A bit of Seattle history.
We wandered the Hall early in the morning, and then found the Cooperstown Diner. A small, intimate setting. No taking names, just wait until a table of the correct number of seats opens up. Luckily it was not too long a line for us, or wait. The waitress, on the other hand, was literally running. We asked if this was their busiest day of the year, and she agreed and noted that another waitress would be arriving at 9:00. Of course it was past 9 by this point (she did show up eventually).
Folding chairs are the name of the game for HOF weekend. We had read enough about the induction site to purchase 3 chairs and 2 beach towels when we arrived in Cobleskill. (There are nowhere near enough places to stay in Cooperstown, so most stay a bit out of town. Cobleskill is between Albany and Cooperstown, about a 40 minute drive. Others we spoke with were staying in Albany, and even Utica.)
On our way into Cooperstown on Saturday morning we drove by the induction ceremony site. The induction is on Sunday, but the information said you could leave chairs out overnight. Even though it was not quite 7:30 AM, there were already chairs out in the general seating area. So we stopped and dropped off our chairs in what we felt was a pretty good location. There were about 2-3 rows of chairs between us and the fence separating the riff-raff from those that paid for chairs set up by others.
Once on the main drag, we could see that these same type chairs were in abundance along Main Street. This is the parade route. So Carl & I stepped into the General Store and purchased 2 more chairs and set them out in the second row along the street. They only cost $1 more than the Wal-Mart purchase, and we reasoned that there were 5 of us total, so we would move them to the induction site after the parade.
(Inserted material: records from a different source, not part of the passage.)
Background: an optimization exercise with open tools, aiming at small area and a short achievable clock period. Do not read the settings as production practice. Only simulation tests tie the RTL to the original design; equivalence was not proved. Power is estimated from default activity; no workload was simulated.

### design.v
module alu (
    input               i_clk,
    input               i_rst_n,
    input               i_valid,
    input signed [11:0] i_data_a,
    input signed [11:0] i_data_b,
    input        [2:0]  i_inst,
    output              o_valid,
    output       [11:0] o_data,
    output              o_overflow
);
reg  [13:0] x_r, y_r;
reg         o_valid_r, ovf_r, abs_r, mac_r, run_r;
reg         f_0, f_m1, f_m2;
wire [11:0] o_data_w;
wire [14:0] zz  = {1'b0, x_r} + {1'b0, y_r};
wire        c_top = zz[14];
wire [2:0]  zm   = zz[13:11];
wire        hz   = c_top ? f_m1 : f_0;      
wire        ho1  = c_top ? f_m2 : f_m1;     
wire        m_ov = ~((hz & ~|zm) | (ho1 & &zm));
assign o_data_w   = zz[11:0];
assign o_valid    = o_valid_r;
assign o_data     = o_data_w & {12{run_r}};
assign o_overflow = (m_ov & ~abs_r & run_r) | ovf_r;
wire        is_mul    = (i_inst[2:1] == 2'b01);
wire        is_mac    = (i_inst == 3'b011);
wire        is_abs    = (i_inst == 3'b111);
wire        mul_en    = i_valid & is_mul;
wire        addsub_en = i_valid & (i_inst[2:1] == 2'b00);
wire        mean_en   = i_valid & (i_inst == 3'b110);
wire        acc_en    = mac_r & (is_mac | ~i_valid);
wire        ovf_old   = mac_r & (m_ov | ovf_r);
wire        sa   = i_data_a[11], sb = i_data_b[11];
wire [11:0] ra   = i_data_a ^ {12{sa}};
wire [11:0] rb   = i_data_b ^ {12{sb}};
wire [12:0] cmp  = {1'b0, ra} + {1'b0, ~rb} + {12'd0, sa & ~sb};
wire        a_ge = cmp[12];
reg  [11:0] oth;
always @(*) begin
  case (i_inst)
    3'b000:  oth = i_data_b;
    3'b001:  oth = ~i_data_b;                       
    3'b100:  oth = ~(i_data_a ^ i_data_b);
    3'b101:  oth = sa ? 12'd0 : i_data_a;
    3'b110:  oth = {sb, i_data_b[11:1]};            
    default: oth = a_ge ? ra : rb;                  
  endcase
end
wire [11:0] row   = acc_en ? o_data_w : (oth & {12{i_valid & ~is_mul}});
wire        row_c = i_valid & ((i_inst == 3'b001) | (is_abs & (a_ge ? sa : sb)));
wire        rnd   = mean_en ? i_data_b[0] : 1'b1;
wire one1;
wire two2;
wire neg3;
wire pp4;
wire pp5;
wire pp6;
wire pp7;
wire pp8;
wire pp9;
wire pp10;
wire pp11;
wire pp12;
wire pp13;
wire pp14;
wire pp15;
wire pp16;
wire one17;
wire two18;
wire neg19;
wire pp20;
wire pp21;
wire pp22;
wire pp23;
wire pp24;
wire pp25;
wire pp26;
wire pp27;
wire pp28;
wire pp29;
wire pp30;
wire pp31;
wire pp32;
wire one33;
wire two34;
wire neg35;
wire pp36;
wire pp37;
wire pp38;
wire pp39;
wire pp40;
wire pp41;
wire pp42;
wire pp43;
wire pp44;
wire pp45;
wire pp46;
wire pp47;
wire pp48;
wire one49;
wire two50;
wire neg51;
wire pp52;
wire pp53;
wire pp54;
wire pp55;
wire pp56;
wire pp57;
wire pp58;
wire pp59;
wire pp60;
wire pp61;
wire pp62;
wire pp63;
wire pp64;
wire one65;
wire two66;
wire neg67;
wire pp68;
wire pp69;
wire pp70;
wire pp71;
wire pp72;
wire pp73;
wire pp74;
wire pp75;
wire pp76;
wire pp77;
wire pp78;
wire pp79;
wire pp80;
wire one81;
wire two82;
wire neg83;
wire pp84;
wire pp85;
wire pp86;
wire pp87;
wire pp88;
wire pp89;
wire pp90;
wire pp91;
wire pp92;
wire pp93;
wire pp94;
wire pp95;
wire pp96;
wire s97;
wire c98;
wire s99;
wire c100;
wire s101;
wire c102;
wire s103;
wire c104;
wire s105;
wire c106;
wire s107;
wire c108;
wire s109;
wire c110;
wire s111;
wire c112;
wire s113;
wire c114;
wire s115;
wire c116;
wire s117;
wire c118;
wire s119;
wire c120;
wire s121;
wire c122;
wire s123;
wire c124;
wire s125;
wire c126;
wire s127;
wire c128;
wire s129;
wire c130;
wire s131;
wire c132;
wire s133;
wire c134;
wire s135;
wire c136;
wire s137;
wire c138;
wire s139;
wire c140;
wire s141;
wire c142;
wire s143;
wire c144;
wire s145;
wire c146;
wire s147;
wire c148;
wire s149;
wire c150;
wire s151;
wire c152;
wire s153;
wire c154;
wire s155;
wire c156;
wire s157;
wire c158;
wire s159;
wire c160;
wire s161;
wire c162;
wire s163;
wire c164;
wire s165;
wire c166;
wire s167;
wire c168;
wire s169;
wire c170;
wire s171;
wire c172;
wire s173;
wire c174;
wire s175;
wire c176;
wire s177;
wire c178;
wire s179;
wire c180;
wire s181;
wire c182;
wire s183;
wire c184;
wire s185;
wire c186;
wire s187;
wire c188;
wire s189;
wire c190;
wire s191;
wire c192;
wire s193;
wire c194;
wire s195;
wire c196;
wire s197;
wire c198;
wire s199;
wire c200;
wire s201;
wire c202;
wire s203;
wire c204;
wire s205;
wire c206;
wire s207;
wire c208;
wire s209;
wire c210;
wire s211;
wire c212;
wire s213;
wire c214;
wire s215;
wire c216;
wire s217;
wire c218;
wire s219;
wire c220;
wire s221;
wire c222;
wire s223;
wire c224;
wire s225;
wire c226;
wire s227;
wire c228;
wire s229;
wire c230;
wire s231;
wire c232;
wire s233;
wire c234;
wire s235;
wire c236;
wire s237;
wire c238;
wire s239;
wire c240;
wire s241;
wire c242;
wire s243;
wire c244;
wire s245;
wire c246;
wire s247;
wire c248;
wire s249;
wire c250;
wire s251;
wire c252;
assign one1 = mul_en & (i_data_b[0] ^ 1'b0);
assign two2 = mul_en & ((i_data_b[1] & ~i_data_b[0] & ~1'b0) | (~i_data_b[1] & i_data_b[0] & 1'b0));
assign neg3 = mul_en & (i_data_b[1] & ~(i_data_b[0] & 1'b0));
assign pp4 = (i_data_a[0] & one1) ^ neg3;
assign pp5 = ((i_data_a[1] & one1) | (i_data_a[0] & two2)) ^ neg3;
assign pp6 = ((i_data_a[2] & one1) | (i_data_a[1] & two2)) ^ neg3;
assign pp7 = ((i_data_a[3] & one1) | (i_data_a[2] & two2)) ^ neg3;
assign pp8 = ((i_data_a[4] & one1) | (i_data_a[3] & two2)) ^ neg3;
assign pp9 = ((i_data_a[5] & one1) | (i_data_a[4] & two2)) ^ neg3;
assign pp10 = ((i_data_a[6] & one1) | (i_data_a[5] & two2)) ^ neg3;
assign pp11 = ((i_data_a[7] & one1) | (i_data_a[6] & two2)) ^ neg3;
assign pp12 = ((i_data_a[8] & one1) | (i_data_a[7] & two2)) ^ neg3;
assign pp13 = ((i_data_a[9] & one1) | (i_data_a[8] & two2)) ^ neg3;
assign pp14 = ((i_data_a[10] & one1) | (i_data_a[9] & two2)) ^ neg3;
assign pp15 = ((i_data_a[11] & one1) | (i_data_a[10] & two2)) ^ neg3;
assign pp16 = ~(((i_data_a[11] & one1) | (i_data_a[11] & two2)) ^ neg3);
assign one17 = mul_en & (i_data_b[2] ^ i_data_b[1]);
assign two18 = mul_en & ((i_data_b[3] & ~i_data_b[2] & ~i_data_b[1]) | (~i_data_b[3] & i_data_b[2] & i_data_b[1]));
assign neg19 = mul_en & (i_data_b[3] & ~(i_data_b[2] & i_data_b[1]));
assign pp20 = (i_data_a[0] & one17) ^ neg19;
assign pp21 = ((i_data_a[1] & one17) | (i_data_a[0] & two18)) ^ neg19;
assign pp22 = ((i_data_a[2] & one17) | (i_data_a[1] & two18)) ^ neg19;
assign pp23 = ((i_data_a[3] & one17) | (i_data_a[2] & two18)) ^ neg19;
assign pp24 = ((i_data_a[4] & one17) | (i_data_a[3] & two18)) ^ neg19;
assign pp25 = ((i_data_a[5] & one17) | (i_data_a[4] & two18)) ^ neg19;
assign pp26 = ((i_data_a[6] & one17) | (i_data_a[5] & two18)) ^ neg19;
assign pp27 = ((i_data_a[7] & one17) | (i_data_a[6] & two18)) ^ neg19;
assign pp28 = ((i_data_a[8] & one17) | (i_data_a[7] & two18)) ^ neg19;
assign pp29 = ((i_data_a[9] & one17) | (i_data_a[8] & two18)) ^ neg19;
assign pp30 = ((i_data_a[10] & one17) | (i_data_a[9] & two18)) ^ neg19;
assign pp31 = ((i_data_a[11] & one17) | (i_data_a[10] & two18)) ^ neg19;
assign pp32 = ~(((i_data_a[11] & one17) | (i_data_a[11] & two18)) ^ neg19);
assign one33 = (mul_en & (i_data_b[4] ^ i_data_b[3])) | mean_en;
assign two34 = (mul_en & ((i_data_b[5] & ~i_data_b[4] & ~i_data_b[3]) | (~i_data_b[5] & i_data_b[4] & i_data_b[3]))) | addsub_en;
assign neg35 = mul_en & (i_data_b[5] & ~(i_data_b[4] & i_data_b[3]));
assign pp36 = (i_data_a[0] & one33) ^ neg35;
assign pp37 = ((i_data_a[1] & one33) | (i_data_a[0] & two34)) ^ neg35;
assign pp38 = ((i_data_a[2] & one33) | (i_data_a[1] & two34)) ^ neg35;
assign pp39 = ((i_data_a[3] & one33) | (i_data_a[2] & two34)) ^ neg35;
assign pp40 = ((i_data_a[4] & one33) | (i_data_a[3] & two34)) ^ neg35;
assign pp41 = ((i_data_a[5] & one33) | (i_data_a[4] & two34)) ^ neg35;
assign pp42 = ((i_data_a[6] & one33) | (i_data_a[5] & two34)) ^ neg35;
assign pp43 = ((i_data_a[7] & one33) | (i_data_a[6] & two34)) ^ neg35;
assign pp44 = ((i_data_a[8] & one33) | (i_data_a[7] & two34)) ^ neg35;
assign pp45 = ((i_data_a[9] & one33) | (i_data_a[8] & two34)) ^ neg35;
assign pp46 = ((i_data_a[10] & one33) | (i_data_a[9] & two34)) ^ neg35;
assign pp47 = ((i_data_a[11] & one33) | (i_data_a[10] & two34)) ^ neg35;
assign pp48 = ~(((i_data_a[11] & one33) | (i_data_a[11] & two34)) ^ neg35);
assign one49 = mul_en & (i_data_b[6] ^ i_data_b[5]);
assign two50 = mul_en & ((i_data_b[7] & ~i_data_b[6] & ~i_data_b[5]) | (~i_data_b[7] & i_data_b[6] & i_data_b[5]));
assign neg51 = mul_en & (i_data_b[7] & ~(i_data_b[6] & i_data_b[5]));
assign pp52 = (i_data_a[0] & one49) ^ neg51;
assign pp53 = ((i_data_a[1] & one49) | (i_data_a[0] & two50)) ^ neg51;
assign pp54 = ((i_data_a[2] & one49) | (i_data_a[1] & two50)) ^ neg51;
assign pp55 = ((i_data_a[3] & one49) | (i_data_a[2] & two50)) ^ neg51;
assign pp56 = ((i_data_a[4] & one49) | (i_data_a[3] & two50)) ^ neg51;
assign pp57 = ((i_data_a[5] & one49) | (i_data_a[4] & two50)) ^ neg51;
assign pp58 = ((i_data_a[6] & one49) | (i_data_a[5] & two50)) ^ neg51;
assign pp59 = ((i_data_a[7] & one49) | (i_data_a[6] & two50)) ^ neg51;
assign pp60 = ((i_data_a[8] & one49) | (i_data_a[7] & two50)) ^ neg51;
assign pp61 = ((i_data_a[9] & one49) | (i_data_a[8] & two50)) ^ neg51;
assign pp62 = ((i_data_a[10] & one49) | (i_data_a[9] & two50)) ^ neg51;
assign pp63 = ((i_data_a[11] & one49) | (i_data_a[10] & two50)) ^ neg51;
assign pp64 = ~(((i_data_a[11] & one49) | (i_data_a[11] & two50)) ^ neg51);
assign one65 = mul_en & (i_data_b[8] ^ i_data_b[7]);
assign two66 = mul_en & ((i_data_b[9] & ~i_data_b[8] & ~i_data_b[7]) | (~i_data_b[9] & i_data_b[8] & i_data_b[7]));
assign neg67 = mul_en & (i_data_b[9] & ~(i_data_b[8] & i_data_b[7]));
assign pp68 = (i_data_a[0] & one65) ^ neg67;
assign pp69 = ((i_data_a[1] & one65) | (i_data_a[0] & two66)) ^ neg67;
assign pp70 = ((i_data_a[2] & one65) | (i_data_a[1] & two66)) ^ neg67;
assign pp71 = ((i_data_a[3] & one65) | (i_data_a[2] & two66)) ^ neg67;
assign pp72 = ((i_data_a[4] & one65) | (i_data_a[3] & two66)) ^ neg67;
assign pp73 = ((i_data_a[5] & one65) | (i_data_a[4] & two66)) ^ neg67;
assign pp74 = ((i_data_a[6] & one65) | (i_data_a[5] & two66)) ^ neg67;
assign pp75 = ((i_data_a[7] & one65) | (i_data_a[6] & two66)) ^ neg67;
assign pp76 = ((i_data_a[8] & one65) | (i_data_a[7] & two66)) ^ neg67;
assign pp77 = ((i_data_a[9] & one65) | (i_data_a[8] & two66)) ^ neg67;
assign pp78 = ((i_data_a[10] & one65) | (i_data_a[9] & two66)) ^ neg67;
assign pp79 = ((i_data_a[11] & one65) | (i_data_a[10] & two66)) ^ neg67;
assign pp80 = ~(((i_data_a[11] & one65) | (i_data_a[11] & two66)) ^ neg67);
assign one81 = mul_en & (i_data_b[10] ^ i_data_b[9]);
assign two82 = mul_en & ((i_data_b[11] & ~i_data_b[10] & ~i_data_b[9]) | (~i_data_b[11] & i_data_b[10] & i_data_b[9]));
assign neg83 = mul_en & (i_data_b[11] & ~(i_data_b[10] & i_data_b[9]));
assign pp84 = (i_data_a[0] & one81) ^ neg83;
assign pp85 = ((i_data_a[1] & one81) | (i_data_a[0] & two82)) ^ neg83;
assign pp86 = ((i_data_a[2] & one81) | (i_data_a[1] & two82)) ^ neg83;
assign pp87 = ((i_data_a[3] & one81) | (i_data_a[2] & two82)) ^ neg83;
assign pp88 = ((i_data_a[4] & one81) | (i_data_a[3] & two82)) ^ neg83;
assign pp89 = ((i_data_a[5] & one81) | (i_data_a[4] & two82)) ^ neg83;
assign pp90 = ((i_data_a[6] & one81) | (i_data_a[5] & two82)) ^ neg83;
assign pp91 = ((i_data_a[7] & one81) | (i_data_a[6] & two82)) ^ neg83;
assign pp92 = ((i_data_a[8] & one81) | (i_data_a[7] & two82)) ^ neg83;
assign pp93 = ((i_data_a[9] & one81) | (i_data_a[8] & two82)) ^ neg83;
assign pp94 = ((i_data_a[10] & one81) | (i_data_a[9] & two82)) ^ neg83;
assign pp95 = ((i_data_a[11] & one81) | (i_data_a[10] & two82)) ^ neg83;
assign pp96 = ~(((i_data_a[11] & one81) | (i_data_a[11] & two82)) ^ neg83);
assign s97 = neg3 ^ pp4;
assign c98 = neg3 & pp4;
assign s99 = pp5 ^ c98;
assign c100 = pp5 & c98;
assign s101 = neg19 ^ pp20 ^ pp6;
assign c102 = (neg19 & pp20) | (pp6 & (neg19 ^ pp20));
assign s103 = c100 ^ s101;
assign c104 = c100 & s101;
assign s105 = pp21 ^ pp7 ^ c102;
assign c106 = (pp21 & pp7) | (c102 & (pp21 ^ pp7));
assign s107 = c104 ^ s105;
assign c108 = c104 & s105;
assign s109 = rnd ^ neg35 ^ pp22;
assign c110 = (rnd & neg35) | (pp22 & (rnd ^ neg35));
assign s111 = pp36 ^ pp8 ^ s109;
assign c112 = (pp36 & pp8) | (s109 & (pp36 ^ pp8));
assign s113 = c106 ^ s111 ^ c108;
assign c114 = (c106 & s111) | (c108 & (c106 ^ s111));
assign s115 = pp23 ^ pp37 ^ pp9;
assign c116 = (pp23 & pp37) | (pp9 & (pp23 ^ pp37));
assign s117 = c110 ^ s115 ^ c112;
assign c118 = (c110 & s115) | (c112 & (c110 ^ s115));
assign s119 = row[0] ^ row_c ^ s117;
assign c120 = (row[0] & row_c) | (s117 & (row[0] ^ row_c));
assign s121 = neg51 ^ pp10 ^ pp24;
assign c122 = (neg51 & pp10) | (pp24 & (neg51 ^ pp10));
assign s123 = pp38 ^ pp52 ^ c116;
assign c124 = (pp38 & pp52) | (c116 & (pp38 ^ pp52));
assign s125 = s121 ^ s123 ^ row[1];
assign c126 = (s121 & s123) | (row[1] & (s121 ^ s123));
assign s127 = c118 ^ s125;
assign c128 = c118 & s125;
assign s129 = pp11 ^ pp25 ^ pp39;
assign c130 = (pp11 & pp25) | (pp39 & (pp11 ^ pp25));
assign s131 = pp53 ^ c122 ^ s129;
assign c132 = (pp53 & c122) | (s129 & (pp53 ^ c122));
assign s133 = c124 ^ s131 ^ row[2];
assign c134 = (c124 & s131) | (row[2] & (c124 ^ s131));
assign s135 = c126 ^ s133;
assign c136 = c126 & s133;
assign s137 = neg67 ^ pp12 ^ pp26;
assign c138 = (neg67 & pp12) | (pp26 & (neg67 ^ pp12));
assign s139 = pp40 ^ pp54 ^ pp68;
assign c140 = (pp40 & pp54) | (pp68 & (pp40 ^ pp54));
assign s141 = c130 ^ s137 ^ s139;
assign c142 = (c130 & s137) | (s139 & (c130 ^ s137));
assign s143 = c132 ^ s141 ^ row[3];
assign c144 = (c132 & s141) | (row[3] & (c132 ^ s141));
assign s145 = c134 ^ s143;
assign c146 = c134 & s143;
assign s147 = pp13 ^ pp27 ^ pp41;
assign c148 = (pp13 & pp27) | (pp41 & (pp13 ^ pp27));
assign s149 = pp55 ^ pp69 ^ c138;
assign c150 = (pp55 & pp69) | (c138 & (pp55 ^ pp69));
assign s151 = c140 ^ s147 ^ s149;
assign c152 = (c140 & s147) | (s149 & (c140 ^ s147));
assign s153 = c142 ^ row[4] ^ s151;
assign c154 = (c142 & row[4]) | (s151 & (c142 ^ row[4]));
assign s155 = c144 ^ s153;
assign c156 = c144 & s153;
assign s157 = neg83 ^ pp14 ^ pp28;
assign c158 = (neg83 & pp14) | (pp28 & (neg83 ^ pp14));
assign s159 = pp42 ^ pp56 ^ pp70;
assign c160 = (pp42 & pp56) | (pp70 & (pp42 ^ pp56));
assign s161 = pp84 ^ c148 ^ s157;
assign c162 = (pp84 & c148) | (s157 & (pp84 ^ c148));
assign s163 = s159 ^ c150 ^ s161;
assign c164 = (s159 & c150) | (s161 & (s159 ^ c150));
assign s165 = row[5] ^ c152 ^ s163;
assign c166 = (row[5] & c152) | (s163 & (row[5] ^ c152));
assign s167 = c154 ^ s165;
assign c168 = c154 & s165;
assign s169 = pp15 ^ pp29 ^ pp43;
assign c170 = (pp15 & pp29) | (pp43 & (pp15 ^ pp29));
assign s171 = pp57 ^ pp71 ^ pp85;
assign c172 = (pp57 & pp71) | (pp85 & (pp57 ^ pp71));
assign s173 = c158 ^ c160 ^ s169;
assign c174 = (c158 & c160) | (s169 & (c158 ^ c160));
assign s175 = s171 ^ c162 ^ s173;
assign c176 = (s171 & c162) | (s173 & (s171 ^ c162));
assign s177 = row[6] ^ c164 ^ s175;
assign c178 = (row[6] & c164) | (s175 & (row[6] ^ c164));
assign s179 = c166 ^ s177;
assign c180 = c166 & s177;
assign s181 = 1'b1 ^ pp16 ^ pp30;
assign c182 = (1'b1 & pp16) | (pp30 & (1'b1 ^ pp16));
assign s183 = pp44 ^ pp58 ^ pp72;
assign c184 = (pp44 & pp58) | (pp72 & (pp44 ^ pp58));
assign s185 = pp86 ^ c170 ^ c172;
assign c186 = (pp86 & c170) | (c172 & (pp86 ^ c170));
assign s187 = s181 ^ s183 ^ s185;
assign c188 = (s181 & s183) | (s185 & (s181 ^ s183));
assign s189 = c174 ^ row[7] ^ s187;
assign c190 = (c174 & row[7]) | (s187 & (c174 ^ row[7]));
assign s191 = c176 ^ s189 ^ c178;
assign c192 = (c176 & s189) | (c178 & (c176 ^ s189));
assign s193 = 1'b1 ^ pp31 ^ pp45;
assign c194 = (1'b1 & pp31) | (pp45 & (1'b1 ^ pp31));
assign s195 = pp59 ^ pp73 ^ pp87;
assign c196 = (pp59 & pp73) | (pp87 & (pp59 ^ pp73));
assign s197 = c182 ^ c184 ^ s193;
assign c198 = (c182 & c184) | (s193 & (c182 ^ c184));
assign s199 = s195 ^ c186 ^ s197;
assign c200 = (s195 & c186) | (s197 & (s195 ^ c186));
assign s201 = row[8] ^ c188 ^ s199;
assign c202 = (row[8] & c188) | (s199 & (row[8] ^ c188));
assign s203 = c190 ^ s201;
assign c204 = c190 & s201;
assign s205 = pp32 ^ pp46 ^ pp60;
assign c206 = (pp32 & pp46) | (pp60 & (pp32 ^ pp46));
assign s207 = pp74 ^ pp88 ^ c194;
assign c208 = (pp74 & pp88) | (c194 & (pp74 ^ pp88));
assign s209 = c196 ^ s205 ^ s207;
assign c210 = (c196 & s205) | (s207 & (c196 ^ s205));
assign s211 = c198 ^ row[9] ^ s209;
assign c212 = (c198 & row[9]) | (s209 & (c198 ^ row[9]));
assign s213 = c200 ^ s211 ^ c202;
assign c214 = (c200 & s211) | (c202 & (c200 ^ s211));
assign s215 = 1'b1 ^ pp47 ^ pp61;
assign c216 = (1'b1 & pp47) | (pp61 & (1'b1 ^ pp47));
assign s217 = pp75 ^ pp89 ^ c206;
assign c218 = (pp75 & pp89) | (c206 & (pp75 ^ pp89));
assign s219 = s215 ^ c208 ^ s217;
assign c220 = (s215 & c208) | (s217 & (s215 ^ c208));
assign s221 = row[10] ^ c210 ^ s219;
assign c222 = (row[10] & c210) | (s219 & (row[10] ^ c210));
assign s223 = c212 ^ s221;
assign c224 = c212 & s221;
assign s225 = 1'b1 ^ pp48 ^ pp62;
assign c226 = (1'b1 & pp48) | (pp62 & (1'b1 ^ pp48));
assign s227 = pp76 ^ pp90 ^ c216;
assign c228 = (pp76 & pp90) | (c216 & (pp76 ^ pp90));
assign s229 = s225 ^ c218 ^ s227;
assign c230 = (s225 & c218) | (s227 & (s225 ^ c218));
assign s231 = ~row[11] ^ c220 ^ s229;
assign c232 = (~row[11] & c220) | (s229 & (~row[11] ^ c220));
assign s233 = c222 ^ s231;
assign c234 = c222 & s231;
assign s235 = pp63 ^ pp77 ^ pp91;
assign c236 = (pp63 & pp77) | (pp91 & (pp63 ^ pp77));
assign s237 = c226 ^ s235 ^ c228;
assign c238 = (c226 & s235) | (c228 & (c226 ^ s235));
assign s239 = c230 ^ s237 ^ c232;
assign c240 = (c230 & s237) | (c232 & (c230 ^ s237));
assign s241 = pp64 ^ pp78 ^ pp92;
assign c242 = (pp64 & pp78) | (pp92 & (pp64 ^ pp78));
assign s243 = c236 ^ s241 ^ c238;
assign c244 = (c236 & s241) | (c238 & (c236 ^ s241));
assign s245 = 1'b1 ^ pp79 ^ pp93;
assign c246 = (1'b1 & pp79) | (pp93 & (1'b1 ^ pp79));
assign s247 = c242 ^ s245;
assign c248 = c242 & s245;
assign s249 = pp80 ^ pp94 ^ c246;
assign c250 = (pp80 & pp94) | (c246 & (pp80 ^ pp94));
assign s251 = 1'b1 ^ pp95;
assign c252 = 1'b1 & pp95;
wire [4:0] tx = {1'b1, pp96, s251, c248, s247};
wire [4:0] ty = {1'b0, c252, c250, s249, c244};
wire [4:0] tp = tx ^ ty, to = tx | ty, ta = tx & ty;
wire        f0_d  = ~tp[0] & (&(tp[4:1] ~^ to[3:0]));
wire        fm1_d =  tp[0] & (&(tp[4:1] ~^ ~ta[3:0]));
wire        fm2_d = ~tp[0] & (tp[1] ~^ ~to[0]) & (&(tp[4:2] ~^ ~ta[3:1]));
always @(posedge i_clk) begin
  x_r  <= {s243, c234, c224, s223, c204, s203, c180, c168, c156, c146, c136, c128, c120, c114};
  y_r  <= {c240, s239, s233, c214, s213, c192, s191, s179, s167, s155, s145, s135, s127, s119};
  f_0  <= f0_d;
  f_m1 <= fm1_d;
  f_m2 <= fm2_d;
end
always @(posedge i_clk or negedge i_rst_n) begin
  if (~i_rst_n) begin
    o_valid_r <= 1'b0;
    run_r     <= 1'b0;
    ovf_r     <= 1'b0;
    abs_r     <= 1'b0;
    mac_r     <= 1'b0;
  end else begin
    o_valid_r <= i_valid;
    run_r     <= 1'b1;
    abs_r     <= is_abs;
    if (i_valid) begin
      mac_r <= is_mac;
      ovf_r <= is_mac & ovf_old;
    end else begin
      ovf_r <= ovf_old;
    end
  end
end
endmodule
We spent most of the day wandering up and down Main Street. Many stores with baseball related kitsch and memorabilia. Many ex-players in stores signing autographs (for a fee). And lots of people watching. And it was hot. I think the water concession was the biggest money-maker throughout the weekend.
At 6:30 PM the parade commenced, with Hall-of-Famers riding in the back of trucks – in the order of their induction. First in line was Whitey Ford.
Randy Johnson – A Mariner favorite, even though he was inducted as a Diamondback.
And finally the reason we are here. Ken Griffey, Jr.
Two of the HOFers even acknowledged Carl and his fez.
After a day in the sun we were ready to head back to our home away from home for dinner and some rest. Because we had set chairs at the induction site the day before, we did not feel the need to be there at the crack of dawn. Again, the road was fairly empty until we got close. There were the two State Patrol cars that drove in front of us most of the way, there for crowd control I am sure. When we did get close the number of people and cars multiplied before our eyes. At the last moment we decided to park in a private lot – adjacent to the induction site. This saved the lines for the shuttle, and the sprained ankles sported by two of our five.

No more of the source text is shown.